#### TASK BRIEF
What lines below include the string "parameter"? Pick them out and copy them.

#### RECORDS PROVIDED

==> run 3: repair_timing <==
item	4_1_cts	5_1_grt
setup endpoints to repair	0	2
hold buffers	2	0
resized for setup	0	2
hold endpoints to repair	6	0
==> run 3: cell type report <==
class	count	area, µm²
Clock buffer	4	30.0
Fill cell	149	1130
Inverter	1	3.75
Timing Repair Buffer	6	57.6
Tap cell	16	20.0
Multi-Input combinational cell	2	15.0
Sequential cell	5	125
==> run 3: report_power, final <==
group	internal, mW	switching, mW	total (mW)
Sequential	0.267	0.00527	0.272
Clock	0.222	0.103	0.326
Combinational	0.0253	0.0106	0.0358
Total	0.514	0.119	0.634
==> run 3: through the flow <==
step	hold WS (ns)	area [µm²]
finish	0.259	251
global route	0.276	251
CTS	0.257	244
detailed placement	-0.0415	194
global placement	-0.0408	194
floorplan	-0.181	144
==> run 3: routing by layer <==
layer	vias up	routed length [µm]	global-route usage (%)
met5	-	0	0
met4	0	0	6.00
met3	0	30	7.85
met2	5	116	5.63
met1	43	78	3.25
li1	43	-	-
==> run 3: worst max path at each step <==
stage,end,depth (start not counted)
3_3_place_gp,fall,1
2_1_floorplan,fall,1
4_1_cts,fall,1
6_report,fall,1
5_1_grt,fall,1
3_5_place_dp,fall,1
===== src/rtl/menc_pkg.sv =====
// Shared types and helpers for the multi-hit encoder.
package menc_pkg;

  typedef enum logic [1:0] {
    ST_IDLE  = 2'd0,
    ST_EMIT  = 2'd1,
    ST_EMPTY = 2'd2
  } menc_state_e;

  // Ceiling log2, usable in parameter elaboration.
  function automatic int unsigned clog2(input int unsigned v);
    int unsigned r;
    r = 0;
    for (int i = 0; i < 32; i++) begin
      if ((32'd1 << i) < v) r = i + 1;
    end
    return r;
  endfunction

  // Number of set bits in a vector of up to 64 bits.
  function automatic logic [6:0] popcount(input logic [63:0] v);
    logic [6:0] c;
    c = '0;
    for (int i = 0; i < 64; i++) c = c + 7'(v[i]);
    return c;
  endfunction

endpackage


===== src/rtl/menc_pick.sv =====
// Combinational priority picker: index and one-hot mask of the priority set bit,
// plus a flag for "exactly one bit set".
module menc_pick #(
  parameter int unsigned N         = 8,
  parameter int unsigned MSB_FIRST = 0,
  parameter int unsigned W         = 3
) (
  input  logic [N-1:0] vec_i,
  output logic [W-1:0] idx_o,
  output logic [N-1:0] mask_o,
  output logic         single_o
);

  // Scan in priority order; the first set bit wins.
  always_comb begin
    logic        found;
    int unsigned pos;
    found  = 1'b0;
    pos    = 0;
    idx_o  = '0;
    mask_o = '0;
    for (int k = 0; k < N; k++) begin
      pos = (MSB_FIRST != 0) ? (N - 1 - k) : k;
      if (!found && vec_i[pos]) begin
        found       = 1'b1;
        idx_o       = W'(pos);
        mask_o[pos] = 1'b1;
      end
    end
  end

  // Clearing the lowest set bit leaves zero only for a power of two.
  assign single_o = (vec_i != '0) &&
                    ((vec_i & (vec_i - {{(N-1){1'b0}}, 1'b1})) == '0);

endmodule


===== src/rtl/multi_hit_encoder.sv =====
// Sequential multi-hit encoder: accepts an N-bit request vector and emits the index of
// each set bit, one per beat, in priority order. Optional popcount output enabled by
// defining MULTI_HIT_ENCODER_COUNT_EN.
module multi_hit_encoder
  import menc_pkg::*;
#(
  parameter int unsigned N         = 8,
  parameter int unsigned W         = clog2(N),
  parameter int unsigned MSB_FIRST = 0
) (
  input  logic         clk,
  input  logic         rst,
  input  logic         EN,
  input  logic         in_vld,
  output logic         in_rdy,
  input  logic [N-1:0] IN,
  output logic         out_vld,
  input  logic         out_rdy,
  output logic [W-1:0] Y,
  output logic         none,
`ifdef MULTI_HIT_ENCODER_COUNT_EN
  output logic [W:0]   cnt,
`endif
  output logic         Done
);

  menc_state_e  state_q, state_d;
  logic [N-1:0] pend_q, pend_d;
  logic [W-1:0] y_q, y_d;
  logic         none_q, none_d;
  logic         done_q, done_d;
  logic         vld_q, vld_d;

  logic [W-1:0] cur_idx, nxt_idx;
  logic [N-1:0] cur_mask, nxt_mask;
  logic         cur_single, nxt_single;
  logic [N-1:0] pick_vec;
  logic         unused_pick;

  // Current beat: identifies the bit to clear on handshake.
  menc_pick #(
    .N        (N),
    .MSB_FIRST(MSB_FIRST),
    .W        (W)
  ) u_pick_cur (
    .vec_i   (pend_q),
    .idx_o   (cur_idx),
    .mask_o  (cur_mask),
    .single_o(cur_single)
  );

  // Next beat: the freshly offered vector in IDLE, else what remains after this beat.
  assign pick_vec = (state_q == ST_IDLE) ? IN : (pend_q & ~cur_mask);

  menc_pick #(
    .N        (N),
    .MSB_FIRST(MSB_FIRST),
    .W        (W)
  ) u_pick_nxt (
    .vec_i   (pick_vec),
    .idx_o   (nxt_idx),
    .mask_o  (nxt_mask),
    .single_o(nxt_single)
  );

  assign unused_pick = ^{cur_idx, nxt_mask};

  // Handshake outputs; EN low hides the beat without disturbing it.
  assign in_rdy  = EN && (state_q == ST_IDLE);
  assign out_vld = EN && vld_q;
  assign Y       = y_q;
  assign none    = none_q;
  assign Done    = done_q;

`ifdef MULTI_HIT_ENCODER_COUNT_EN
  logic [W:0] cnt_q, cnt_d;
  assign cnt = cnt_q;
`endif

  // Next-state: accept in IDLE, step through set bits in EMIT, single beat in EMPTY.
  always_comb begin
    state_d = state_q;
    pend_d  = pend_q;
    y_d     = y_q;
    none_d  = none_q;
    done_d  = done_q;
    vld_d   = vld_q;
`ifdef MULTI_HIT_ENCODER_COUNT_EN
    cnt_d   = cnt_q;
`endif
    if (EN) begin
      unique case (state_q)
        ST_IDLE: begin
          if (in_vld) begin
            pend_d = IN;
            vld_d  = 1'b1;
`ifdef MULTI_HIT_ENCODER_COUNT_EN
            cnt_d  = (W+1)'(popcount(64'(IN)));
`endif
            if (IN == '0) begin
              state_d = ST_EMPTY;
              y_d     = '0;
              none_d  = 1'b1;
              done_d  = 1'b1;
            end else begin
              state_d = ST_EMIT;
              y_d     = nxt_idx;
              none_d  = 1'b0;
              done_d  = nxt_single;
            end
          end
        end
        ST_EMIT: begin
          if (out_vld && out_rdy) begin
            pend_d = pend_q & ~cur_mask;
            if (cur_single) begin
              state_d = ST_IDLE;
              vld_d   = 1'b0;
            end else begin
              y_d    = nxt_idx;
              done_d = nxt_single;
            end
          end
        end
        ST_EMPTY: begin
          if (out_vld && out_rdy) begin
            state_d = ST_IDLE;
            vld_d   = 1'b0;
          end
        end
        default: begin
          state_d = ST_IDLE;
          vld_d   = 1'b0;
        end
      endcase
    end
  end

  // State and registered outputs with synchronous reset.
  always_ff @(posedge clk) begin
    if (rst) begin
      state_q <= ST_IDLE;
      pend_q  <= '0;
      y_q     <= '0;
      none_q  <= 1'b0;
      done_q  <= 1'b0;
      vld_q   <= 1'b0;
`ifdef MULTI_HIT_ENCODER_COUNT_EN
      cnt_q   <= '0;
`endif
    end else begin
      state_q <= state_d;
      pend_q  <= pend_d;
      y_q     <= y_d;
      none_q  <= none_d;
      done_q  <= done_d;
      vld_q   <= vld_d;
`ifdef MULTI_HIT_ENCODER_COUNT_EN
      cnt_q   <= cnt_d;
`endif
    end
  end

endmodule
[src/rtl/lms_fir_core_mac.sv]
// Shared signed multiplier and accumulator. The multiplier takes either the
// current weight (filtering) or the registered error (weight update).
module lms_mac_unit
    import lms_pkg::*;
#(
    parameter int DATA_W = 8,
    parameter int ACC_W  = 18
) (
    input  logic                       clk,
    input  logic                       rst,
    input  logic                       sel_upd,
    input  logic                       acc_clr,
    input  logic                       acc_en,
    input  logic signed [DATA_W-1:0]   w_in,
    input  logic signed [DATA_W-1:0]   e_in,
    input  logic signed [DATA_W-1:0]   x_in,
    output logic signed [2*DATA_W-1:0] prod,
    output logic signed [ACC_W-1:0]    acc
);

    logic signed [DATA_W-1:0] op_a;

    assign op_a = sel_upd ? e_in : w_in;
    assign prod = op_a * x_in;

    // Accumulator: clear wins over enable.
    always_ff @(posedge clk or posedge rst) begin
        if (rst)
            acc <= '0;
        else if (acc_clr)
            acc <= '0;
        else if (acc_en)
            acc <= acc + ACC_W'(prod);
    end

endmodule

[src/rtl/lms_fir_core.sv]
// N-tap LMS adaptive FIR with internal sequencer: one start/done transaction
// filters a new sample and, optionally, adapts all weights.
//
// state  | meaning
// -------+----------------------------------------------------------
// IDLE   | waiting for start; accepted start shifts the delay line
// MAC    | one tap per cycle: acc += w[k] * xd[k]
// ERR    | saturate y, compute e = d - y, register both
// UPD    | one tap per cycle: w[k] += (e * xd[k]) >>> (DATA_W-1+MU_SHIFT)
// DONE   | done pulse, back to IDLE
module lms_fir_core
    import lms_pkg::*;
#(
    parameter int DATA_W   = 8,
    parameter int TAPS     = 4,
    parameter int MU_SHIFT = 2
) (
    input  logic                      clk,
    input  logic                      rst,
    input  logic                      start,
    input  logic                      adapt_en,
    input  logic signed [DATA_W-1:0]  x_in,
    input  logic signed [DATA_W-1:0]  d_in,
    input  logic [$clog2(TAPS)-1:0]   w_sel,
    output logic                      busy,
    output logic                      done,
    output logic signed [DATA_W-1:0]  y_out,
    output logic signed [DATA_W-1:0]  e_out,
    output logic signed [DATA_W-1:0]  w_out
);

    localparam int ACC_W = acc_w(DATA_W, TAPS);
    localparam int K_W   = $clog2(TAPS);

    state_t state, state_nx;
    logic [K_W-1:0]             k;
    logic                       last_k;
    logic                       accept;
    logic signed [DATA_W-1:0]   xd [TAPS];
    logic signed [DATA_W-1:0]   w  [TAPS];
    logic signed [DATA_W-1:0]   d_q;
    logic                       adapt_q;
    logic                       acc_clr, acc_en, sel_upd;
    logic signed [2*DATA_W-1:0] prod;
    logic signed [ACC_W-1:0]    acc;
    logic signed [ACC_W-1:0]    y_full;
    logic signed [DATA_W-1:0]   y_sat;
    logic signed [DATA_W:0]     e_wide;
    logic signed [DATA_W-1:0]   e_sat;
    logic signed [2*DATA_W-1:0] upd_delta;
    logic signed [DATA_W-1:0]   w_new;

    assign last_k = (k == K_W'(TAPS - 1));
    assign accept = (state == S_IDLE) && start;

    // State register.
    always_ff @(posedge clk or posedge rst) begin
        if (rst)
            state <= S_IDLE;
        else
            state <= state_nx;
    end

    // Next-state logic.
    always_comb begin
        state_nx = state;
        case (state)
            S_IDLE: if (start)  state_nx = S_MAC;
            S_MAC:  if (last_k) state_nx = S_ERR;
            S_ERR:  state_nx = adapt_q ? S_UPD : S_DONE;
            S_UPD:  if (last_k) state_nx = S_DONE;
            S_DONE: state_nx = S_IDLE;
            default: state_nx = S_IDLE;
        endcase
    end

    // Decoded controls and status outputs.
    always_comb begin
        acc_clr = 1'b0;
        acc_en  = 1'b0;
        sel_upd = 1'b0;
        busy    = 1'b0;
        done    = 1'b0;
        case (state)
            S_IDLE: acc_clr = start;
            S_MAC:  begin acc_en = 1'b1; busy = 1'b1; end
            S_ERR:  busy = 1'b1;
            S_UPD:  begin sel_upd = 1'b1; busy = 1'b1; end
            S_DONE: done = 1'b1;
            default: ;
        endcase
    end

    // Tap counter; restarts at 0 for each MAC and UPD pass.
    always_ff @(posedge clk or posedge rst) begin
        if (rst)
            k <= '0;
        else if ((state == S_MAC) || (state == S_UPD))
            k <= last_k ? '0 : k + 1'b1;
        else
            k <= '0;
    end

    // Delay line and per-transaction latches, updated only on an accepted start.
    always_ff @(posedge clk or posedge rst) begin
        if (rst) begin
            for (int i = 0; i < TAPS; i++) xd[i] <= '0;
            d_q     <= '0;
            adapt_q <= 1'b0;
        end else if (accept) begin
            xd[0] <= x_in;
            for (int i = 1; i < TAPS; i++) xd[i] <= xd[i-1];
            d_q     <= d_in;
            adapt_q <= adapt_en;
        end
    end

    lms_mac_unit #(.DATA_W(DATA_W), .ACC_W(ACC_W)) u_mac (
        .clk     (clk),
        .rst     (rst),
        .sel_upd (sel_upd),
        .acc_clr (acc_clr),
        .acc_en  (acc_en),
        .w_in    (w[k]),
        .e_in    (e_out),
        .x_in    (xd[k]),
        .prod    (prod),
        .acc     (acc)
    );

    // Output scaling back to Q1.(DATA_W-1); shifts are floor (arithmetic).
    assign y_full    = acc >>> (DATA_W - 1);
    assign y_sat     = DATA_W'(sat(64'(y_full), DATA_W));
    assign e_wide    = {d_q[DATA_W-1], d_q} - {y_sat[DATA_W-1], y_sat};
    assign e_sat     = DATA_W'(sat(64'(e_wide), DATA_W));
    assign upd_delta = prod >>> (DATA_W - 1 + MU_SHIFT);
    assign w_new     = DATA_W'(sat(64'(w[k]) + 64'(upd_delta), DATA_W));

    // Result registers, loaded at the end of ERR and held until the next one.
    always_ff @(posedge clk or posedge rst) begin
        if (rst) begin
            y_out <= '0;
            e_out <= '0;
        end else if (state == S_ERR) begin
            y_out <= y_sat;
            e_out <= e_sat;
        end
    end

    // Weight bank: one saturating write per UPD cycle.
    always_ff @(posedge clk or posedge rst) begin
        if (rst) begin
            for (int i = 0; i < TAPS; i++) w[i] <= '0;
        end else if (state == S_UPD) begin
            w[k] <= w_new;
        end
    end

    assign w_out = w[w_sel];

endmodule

#### SOLUTION TO THE PROBLEM
  // Ceiling log2, usable in parameter elaboration.
  parameter int unsigned N         = 8,
  parameter int unsigned MSB_FIRST = 0,
  parameter int unsigned W         = 3
  parameter int unsigned N         = 8,
  parameter int unsigned W         = clog2(N),
  parameter int unsigned MSB_FIRST = 0
    parameter int DATA_W = 8,
    parameter int ACC_W  = 18
    parameter int DATA_W   = 8,
    parameter int TAPS     = 4,
    parameter int MU_SHIFT = 2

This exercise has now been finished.